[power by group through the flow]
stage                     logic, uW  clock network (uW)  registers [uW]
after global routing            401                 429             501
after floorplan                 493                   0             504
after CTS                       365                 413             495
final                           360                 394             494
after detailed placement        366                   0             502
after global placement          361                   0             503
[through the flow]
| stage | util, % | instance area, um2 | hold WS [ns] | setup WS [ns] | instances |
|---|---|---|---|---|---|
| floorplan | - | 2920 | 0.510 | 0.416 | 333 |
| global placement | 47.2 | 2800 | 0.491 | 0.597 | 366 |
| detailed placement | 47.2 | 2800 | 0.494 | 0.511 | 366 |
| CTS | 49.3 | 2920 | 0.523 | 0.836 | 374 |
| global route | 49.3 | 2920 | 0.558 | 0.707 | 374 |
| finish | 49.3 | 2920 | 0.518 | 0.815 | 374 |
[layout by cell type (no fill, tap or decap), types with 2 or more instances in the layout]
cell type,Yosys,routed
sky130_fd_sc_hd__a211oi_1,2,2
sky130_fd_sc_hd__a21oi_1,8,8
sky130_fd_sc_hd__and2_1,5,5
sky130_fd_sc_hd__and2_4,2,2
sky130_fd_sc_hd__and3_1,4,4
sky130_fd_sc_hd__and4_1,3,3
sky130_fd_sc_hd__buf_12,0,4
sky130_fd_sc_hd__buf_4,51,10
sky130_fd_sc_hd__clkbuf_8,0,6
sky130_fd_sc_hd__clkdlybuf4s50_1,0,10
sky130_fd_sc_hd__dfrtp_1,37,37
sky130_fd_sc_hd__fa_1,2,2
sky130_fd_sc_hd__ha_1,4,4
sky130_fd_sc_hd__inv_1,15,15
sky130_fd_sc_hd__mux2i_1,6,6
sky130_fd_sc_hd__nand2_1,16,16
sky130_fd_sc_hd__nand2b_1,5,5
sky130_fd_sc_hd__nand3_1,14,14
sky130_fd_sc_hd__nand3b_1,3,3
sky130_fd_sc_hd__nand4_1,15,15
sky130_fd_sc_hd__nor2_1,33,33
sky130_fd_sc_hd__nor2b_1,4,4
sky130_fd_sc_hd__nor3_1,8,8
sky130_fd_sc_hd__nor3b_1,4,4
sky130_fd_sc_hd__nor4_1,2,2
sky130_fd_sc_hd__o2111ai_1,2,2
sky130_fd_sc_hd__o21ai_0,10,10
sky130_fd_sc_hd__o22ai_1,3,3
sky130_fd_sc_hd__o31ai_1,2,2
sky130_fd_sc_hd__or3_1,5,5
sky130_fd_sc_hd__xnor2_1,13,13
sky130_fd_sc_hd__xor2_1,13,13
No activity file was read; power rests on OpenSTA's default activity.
---------------
◆ TASK INSTRUCTIONS ◆
Transcribe all of the material exactly as it appears.

◆ ANSWER SECTION ◆
[power by group through the flow]
stage                     logic, uW  clock network (uW)  registers [uW]
after global routing            401                 429             501
after floorplan                 493                   0             504
after CTS                       365                 413             495
final                           360                 394             494
after detailed placement        366                   0             502
after global placement          361                   0             503
[through the flow]
| stage | util, % | instance area, um2 | hold WS [ns] | setup WS [ns] | instances |
|---|---|---|---|---|---|
| floorplan | - | 2920 | 0.510 | 0.416 | 333 |
| global placement | 47.2 | 2800 | 0.491 | 0.597 | 366 |
| detailed placement | 47.2 | 2800 | 0.494 | 0.511 | 366 |
| CTS | 49.3 | 2920 | 0.523 | 0.836 | 374 |
| global route | 49.3 | 2920 | 0.558 | 0.707 | 374 |
| finish | 49.3 | 2920 | 0.518 | 0.815 | 374 |
[layout by cell type (no fill, tap or decap), types with 2 or more instances in the layout]
cell type,Yosys,routed
sky130_fd_sc_hd__a211oi_1,2,2
sky130_fd_sc_hd__a21oi_1,8,8
sky130_fd_sc_hd__and2_1,5,5
sky130_fd_sc_hd__and2_4,2,2
sky130_fd_sc_hd__and3_1,4,4
sky130_fd_sc_hd__and4_1,3,3
sky130_fd_sc_hd__buf_12,0,4
sky130_fd_sc_hd__buf_4,51,10
sky130_fd_sc_hd__clkbuf_8,0,6
sky130_fd_sc_hd__clkdlybuf4s50_1,0,10
sky130_fd_sc_hd__dfrtp_1,37,37
sky130_fd_sc_hd__fa_1,2,2
sky130_fd_sc_hd__ha_1,4,4
sky130_fd_sc_hd__inv_1,15,15
sky130_fd_sc_hd__mux2i_1,6,6
sky130_fd_sc_hd__nand2_1,16,16
sky130_fd_sc_hd__nand2b_1,5,5
sky130_fd_sc_hd__nand3_1,14,14
sky130_fd_sc_hd__nand3b_1,3,3
sky130_fd_sc_hd__nand4_1,15,15
sky130_fd_sc_hd__nor2_1,33,33
sky130_fd_sc_hd__nor2b_1,4,4
sky130_fd_sc_hd__nor3_1,8,8
sky130_fd_sc_hd__nor3b_1,4,4
sky130_fd_sc_hd__nor4_1,2,2
sky130_fd_sc_hd__o2111ai_1,2,2
sky130_fd_sc_hd__o21ai_0,10,10
sky130_fd_sc_hd__o22ai_1,3,3
sky130_fd_sc_hd__o31ai_1,2,2
sky130_fd_sc_hd__or3_1,5,5
sky130_fd_sc_hd__xnor2_1,13,13
sky130_fd_sc_hd__xor2_1,13,13
No activity file was read; power rests on OpenSTA's default activity.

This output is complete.